== Task to carry out ==
In the records below, find the line that contains "logic [63:0] L;" and the line that contains "a32 = ld_nega", then retype exactly those two lines and every line between them.

Top of Data in this exercise

Source: an optimization exercise on an open RTL-to-GDS flow (aim: small area, a short achievable clock period and few clock cycles). Production flows keep margins and buffers that such runs may drop. Function was checked by simulation only, so behaviour that the tests miss may differ from the original. No activity file was given, so power comes from the tool's default toggle rates.

==> flow/design.v <==
module mdu_seq #(
  parameter int XLEN = 64
) (
  input  logic            clk,
  input  logic            rst,
  input  logic            start,
  input  logic [2:0]      mdu_op,
  input  logic            word,
  input  logic [XLEN-1:0] op1,
  input  logic [XLEN-1:0] op2,
  input  logic            flush,
  output logic            busy,
  output logic            stall_req,
  output logic            done,
  output logic [XLEN-1:0] result
);
  localparam logic [2:0] P_IDLE = 3'd0, P_STEP = 3'd1, P_NEG = 3'd2, P_MOVE = 3'd3,
                         P_DONE = 3'd4;
  logic [2:0]  ph;
  logic [64:0] H;           
  logic [63:0] L;           
  logic [63:0] B;           
  logic [6:0]  cnt;         
  logic        xprev;       
  logic        is_div, wrd, bsg;   
  logic        corr;        
  logic        hi_res;      
  logic        nega, negq;  
  logic        c_b1, c_b2, c_neg, c_cin, c_l, c_ah, c_ash;
  function automatic logic [63:0] sx32(input logic [31:0] v);
    sx32 = {{32{v[31]}}, v};
  endfunction
  logic        ld_sa, ld_sb, ld_swap, ld_nega, ld_negb, a16, a32;
  logic [63:0] ld_a, ld_b, ld_x, ld_m, ld_l;
  logic        f16_a, f16_b, f32_a, f32_b;
  logic [6:0]  ld_cnt;
  always_comb begin
    if (mdu_op[2]) begin
      ld_sa = ~mdu_op[0];
      ld_sb = ~mdu_op[0];
    end else begin
      ld_sa = word | (mdu_op[1:0] != 2'b11);
      ld_sb = word | ~mdu_op[1];
    end
    ld_a = word ? (ld_sa ? sx32(op1[31:0]) : {32'd0, op1[31:0]}) : op1;
    ld_b = word ? (ld_sb ? sx32(op2[31:0]) : {32'd0, op2[31:0]}) : op2;
    f16_a = word ? (op1[31:15] == '0 || op1[31:15] == '1) : (op1[63:15] == '0 || op1[63:15] == '1);
    f16_b = word ? (op2[31:15] == '0 || op2[31:15] == '1) : (op2[63:15] == '0 || op2[63:15] == '1);
    f32_a = word | (op1[63:31] == '0) | (op1[63:31] == '1);
    f32_b = word | (op2[63:31] == '0) | (op2[63:31] == '1);
    ld_swap = (f16_a & ~f16_b) | (f32_a & ~f32_b);
    ld_x    = ld_swap ? ld_a : ld_b;
    ld_m    = ld_swap ? ld_b : ld_a;
    ld_nega = ld_sa & ld_a[63];
    ld_negb = ld_sb & ld_b[63];
    a16 = ld_nega ? (ld_a[63:15] == '1) : (ld_a[63:16] == '0);
    a32 = ld_nega ? (ld_a[63:31] == '1) : (ld_a[63:32] == '0);
    if (!mdu_op[2])  begin ld_l = ld_x;                 ld_cnt = 7'd64; end
    else if (a16)    begin ld_l = {ld_a[15:0], 48'd0};  ld_cnt = 7'd16; end
    else if (a32)    begin ld_l = {ld_a[31:0], 32'd0};  ld_cnt = 7'd32; end
    else             begin ld_l = ld_a;                 ld_cnt = 7'd64; end
  end
  logic        m_skip, d_skip, bzero, ge, run;
  logic [66:0] add_a, add_b, sum, bext;
  logic [63:0] dmask;
  logic [71:0] rafter;
  always_comb begin
    m_skip = (cnt >= 7'd16) && (({L[15:0], xprev} == '0) || ({L[15:0], xprev} == '1));
    bzero  = (B == '0);
    run = 1'b1;
    for (int j = 63; j >= 0; j--) begin
      dmask[j] = run;
      run      = run & ~(B[j] ^ bsg);
    end
    rafter = {H[63:0], L[63:56]};
    d_skip = (cnt >= 7'd8) && !bzero && (rafter[71:64] == '0) && ((rafter[63:0] & dmask) == '0);
    bext  = {{3{bsg & B[63]}}, B};
    add_a = ({67{c_ah}} & {{2{H[64]}}, H}) | ({67{c_ash}} & {2'b00, H[63:0], L[63]});
    add_b = ({67{c_b1}} & bext) | ({67{c_b2}} & {bext[65:0], 1'b0}) | ({67{c_l}} & {3'b000, L});
    sum   = add_a + (add_b ^ {67{c_neg}}) + {66'd0, c_cin};
    ge    = ~sum[66];
  end
  logic [6:0] cnt_n, cm16, cm2, cm8, cm1;
  logic       fin_step, div_n, corr_n, bsg_n;
  logic [2:0] ph_n, win;
  always_comb begin
    cm16 = cnt - 7'd16;
    cm2  = cnt - 7'd2;
    cm8  = cnt - 7'd8;
    cm1  = cnt - 7'd1;
    if (!is_div) cnt_n = m_skip ? cm16 : cm2;
    else         cnt_n = d_skip ? cm8 : cm1;
    if (!is_div) fin_step = m_skip ? (cnt == 7'd16) : (cnt == 7'd2);
    else         fin_step = d_skip ? (cnt == 7'd8)  : (cnt == 7'd1);
    ph_n = ph;
    case (ph)
      P_IDLE: if (start && !flush) ph_n = (mdu_op[2] && ld_nega) ? P_NEG : P_STEP;
      P_STEP: if (flush) ph_n = P_IDLE;
        else if (fin_step) begin
          if (hi_res) ph_n = P_MOVE;
          else if (is_div && (negq || bzero)) ph_n = P_NEG;   
          else ph_n = P_DONE;
        end
      P_NEG:  if (flush || cnt == 7'd0) ph_n = flush ? P_IDLE : P_DONE;
        else ph_n = P_STEP;
      P_MOVE: if (flush) ph_n = P_IDLE;
        else if (is_div && nega) ph_n = P_NEG;
        else ph_n = P_DONE;
      default: ph_n = P_IDLE;
    endcase
    if (ph == P_IDLE) begin
      win    = ld_swap ? {op1[1:0], 1'b0} : {op2[1:0], 1'b0};
      div_n  = mdu_op[2];
      corr_n = ~mdu_op[2] & ~(ld_swap ? ld_sa : ld_sb) & ld_x[63];
      bsg_n  = mdu_op[2] ? ld_negb : (ld_swap ? ld_sb : ld_sa);
    end else begin
      win    = m_skip ? L[17:15] : L[3:1];
      div_n  = is_div;
      corr_n = corr;
      bsg_n  = bsg;
    end
  end
  always_ff @(posedge clk or posedge rst) begin
    if (rst) begin
      ph   <= P_IDLE;
      done <= 1'b0;
    end else begin
      ph   <= ph_n;
      done <= (ph_n == P_DONE) && (ph != P_DONE);
    end
  end
  always_ff @(posedge clk) begin
    c_b1  <= 1'b0;
    c_b2  <= 1'b0;
    c_neg <= 1'b0;
    c_cin <= 1'b0;
    c_l   <= 1'b0;
    c_ah  <= 1'b0;
    c_ash <= 1'b0;
    case (ph_n)
      P_STEP: if (div_n) begin
          c_b1  <= 1'b1;
          c_neg <= ~bsg_n;
          c_cin <= ~bsg_n;
          c_ash <= 1'b1;
        end else begin
          c_ah  <= 1'b1;
          c_b1  <= (win[1] ^ win[0]);
          c_b2  <= (win == 3'b011) || (win == 3'b100);
          c_neg <= win[2] & ~(win[1] & win[0]);
          c_cin <= win[2] & ~(win[1] & win[0]);
        end
      P_MOVE: begin
        c_ah <= 1'b1;
        c_b1 <= corr_n;
      end
      P_NEG: begin   
        c_l   <= ~(ph == P_STEP && bzero);
        c_neg <= 1'b1;
        c_cin <= ~(ph == P_STEP && bzero);
      end
      default: ;
    endcase
  end
  always_ff @(posedge clk) begin
    H <= '0;
    L <= ld_l;
    case (ph)
      P_IDLE: begin
        B      <= mdu_op[2] ? ld_b : ld_m;
        cnt    <= ld_cnt;
        xprev  <= 1'b0;
        is_div <= mdu_op[2];
        wrd    <= word;
        bsg    <= bsg_n;
        corr   <= corr_n;
        hi_res <= mdu_op[2] ? mdu_op[1] : (~word & (mdu_op[1:0] != 2'b00));
        nega   <= ld_nega;
        negq   <= ld_nega ^ ld_negb;
      end
      P_STEP: begin
        cnt <= cnt_n;
        if (!is_div) begin
          if (m_skip) begin
            H     <= {{16{H[64]}}, H[64:16]};
            L     <= {H[15:0], L[63:16]};
            xprev <= L[15];
          end else begin
            H     <= sum[66:2];
            L     <= {sum[1:0], L[63:2]};
            xprev <= L[1];
          end
        end else begin
          if (d_skip) begin
            H <= {1'b0, H[55:0], L[63:56]};
            L <= {L[55:0], 8'd0};
          end else begin
            H <= {1'b0, ge ? sum[63:0] : {H[62:0], L[63]}};
            L <= {L[62:0], ge};
          end
        end
      end
      P_NEG, P_MOVE: L <= sum[63:0];
      default: ;
    endcase
  end
  assign busy      = (ph != P_IDLE);
  assign stall_req = (start & ~busy) | (busy & ~done);
  assign result    = {wrd ? {32{L[31]}} : L[63:32], L[31:0]};
endmodule
clock: 8.0 ns
lec_check: 0
cap_margin: 20
core_margin: 2
core_utilization: 38
cts_cluster_diameter: 70
cts_cluster_size: 20
place_density: 0.5
setup_slack_margin: 3.3
slew_margin: 20
standard.sh (not shown) runs the stock make flow with config.mk's settings and CLKGATE_MAP_FILE= SYNTH_SCRIPT=/design/flow/synth_recipe.tcl, a recipe that flattens the netlist after the stock synthesis.
==> flow/flow/run.sh <==
#!/bin/bash
# The standard layout, except that the port buffers are plain buffers (buf_*) rather
# than the slow clock-delay cells buffer_ports would pick: the delay cells are barred
# only while global placement (where buffer_ports runs) is set up.
set -e
export PRE_GLOBAL_PLACE_TCL="$PWD/flow/pre_global_place.tcl"
bash standard.sh > standard.log 2>&1
==> flow/flow/pre_global_place.tcl <==
# Run by ORFS before global placement: keep buffer_ports off the delay cells.
set_dont_use [get_lib_cells {sky130_fd_sc_hd__clkdlybuf4s* sky130_fd_sc_hd__dlymetal6s* sky130_fd_sc_hd__dlygate4sd* sky130_fd_sc_hd__dlybuf4s*}]
Testbench counts at the start, summed over its fixed seeds: cycles 70,242.
Edit:
==> flow/run.sh (new file) <==
#!/bin/bash
# synth_recipe.tcl (not shown) runs the flow's synth.tcl, then flattens the netlist and writes it again
# the make line also repeats each setting of config.mk as NAME=value (left out here)
make -C /OpenROAD-flow-scripts/flow DESIGN_CONFIG=/design/flow/config.mk WORK_HOME=/design/flow/orfs CLKGATE_MAP_FILE= SYNTH_SCRIPT=/design/flow/synth_recipe.tcl finish
--- a/flow/config.mk
+++ b/flow/config.mk
@@ -10,5 +10,2 @@
 export CORE_UTILIZATION = 38
-export CTS_CLUSTER_DIAMETER = 70
-export CTS_CLUSTER_SIZE = 20
-export PLACE_DENSITY = 0.5
 export SETUP_SLACK_MARGIN = 3.3
removed: flow/flow/run.sh
removed: flow/flow/pre_global_place.tcl
removed: flow/standard.sh
The new run passed the timing, design-rule and antenna checks.
Routed wire length fell by a few percent.
Core utilization rose by 2.8 points.
Setup slack improved by 0.21 ns.
Critical path depth fell by 2.
Edit:
==> flow/flow/run.sh (new file) <==
#!/bin/bash
# The standard layout, except that the port buffers are plain buffers (buf_*) rather
# than the slow clock-delay cells buffer_ports would pick: the delay cells are barred
# only while global placement (where buffer_ports runs) is set up.
set -e
export PRE_GLOBAL_PLACE_TCL="$PWD/flow/pre_global_place.tcl"
bash standard.sh > standard.log 2>&1
==> flow/flow/pre_global_place.tcl (new file) <==
# Run by ORFS before global placement: keep buffer_ports off the delay cells.
set_dont_use [get_lib_cells {sky130_fd_sc_hd__clkdlybuf4s* sky130_fd_sc_hd__dlymetal6s* sky130_fd_sc_hd__dlygate4sd* sky130_fd_sc_hd__dlybuf4s*}]
==> flow/standard.sh (new file) <==
#!/bin/bash
# synth_recipe.tcl (not shown) runs the flow's synth.tcl, then flattens the netlist and writes it again
# the make line also repeats each setting of config.mk as NAME=value (left out here)
make -C /OpenROAD-flow-scripts/flow DESIGN_CONFIG=/design/flow/config.mk WORK_HOME=/design/flow/orfs CLKGATE_MAP_FILE= SYNTH_SCRIPT=/design/flow/synth_recipe.tcl "${@:-finish}"
removed: flow/run.sh
Clock skew hardly moves; global-route usage went down by 0.59 points; wire length went down by 0.65%; non-clock buffer count went down by 5; cell area went down by 5.0%; sequential cell count is unchanged; total power went up by 0.83%.

[afterwards: timing with drivers on the ports]
In the flow no input, the clock included, has a driving cell. The finished layouts below were timed again as built, in two steps.
Step 1 assumes that a clkbuf_16 drives the clock port and a buf_2 every other input.
Step 2 also shifts input and output timing later by t, the mid clock arrival at the registers, as if the neighbouring blocks saw the same clock.
Three values: no drivers, after step 1, after step 2; two values: the first two.
run | shift t [ns] | slack for setup (ns) | slew at the worst register clock pin (ns) | worst slew at a driven data input, ns
the first run | 0.622 | 3.072 / 3.072 / 2.794 | 0.09 / 0.09 | 0.05
the second run | 0.619 | 3.279 / 3.287 / 2.677 | 0.07 / 0.07 | 0.06
the third run | 0.621 | 3.220 / 3.220 / 2.825 | 0.07 / 0.07 | 0.05
After both steps setup and hold are still met in every run listed. The setup slack of the second run, which loses most, moves by +0.008 ns with the drivers and by -0.602 ns with both steps.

Bottom of Data in this exercise

== Response to this exercise ==
  logic [63:0] L;           
  logic [63:0] B;           
  logic [6:0]  cnt;         
  logic        xprev;       
  logic        is_div, wrd, bsg;   
  logic        corr;        
  logic        hi_res;      
  logic        nega, negq;  
  logic        c_b1, c_b2, c_neg, c_cin, c_l, c_ah, c_ash;
  function automatic logic [63:0] sx32(input logic [31:0] v);
    sx32 = {{32{v[31]}}, v};
  endfunction
  logic        ld_sa, ld_sb, ld_swap, ld_nega, ld_negb, a16, a32;
  logic [63:0] ld_a, ld_b, ld_x, ld_m, ld_l;
  logic        f16_a, f16_b, f32_a, f32_b;
  logic [6:0]  ld_cnt;
  always_comb begin
    if (mdu_op[2]) begin
      ld_sa = ~mdu_op[0];
      ld_sb = ~mdu_op[0];
    end else begin
      ld_sa = word | (mdu_op[1:0] != 2'b11);
      ld_sb = word | ~mdu_op[1];
    end
    ld_a = word ? (ld_sa ? sx32(op1[31:0]) : {32'd0, op1[31:0]}) : op1;
    ld_b = word ? (ld_sb ? sx32(op2[31:0]) : {32'd0, op2[31:0]}) : op2;
    f16_a = word ? (op1[31:15] == '0 || op1[31:15] == '1) : (op1[63:15] == '0 || op1[63:15] == '1);
    f16_b = word ? (op2[31:15] == '0 || op2[31:15] == '1) : (op2[63:15] == '0 || op2[63:15] == '1);
    f32_a = word | (op1[63:31] == '0) | (op1[63:31] == '1);
    f32_b = word | (op2[63:31] == '0) | (op2[63:31] == '1);
    ld_swap = (f16_a & ~f16_b) | (f32_a & ~f32_b);
    ld_x    = ld_swap ? ld_a : ld_b;
    ld_m    = ld_swap ? ld_b : ld_a;
    ld_nega = ld_sa & ld_a[63];
    ld_negb = ld_sb & ld_b[63];
    a16 = ld_nega ? (ld_a[63:15] == '1) : (ld_a[63:16] == '0);
    a32 = ld_nega ? (ld_a[63:31] == '1) : (ld_a[63:32] == '0);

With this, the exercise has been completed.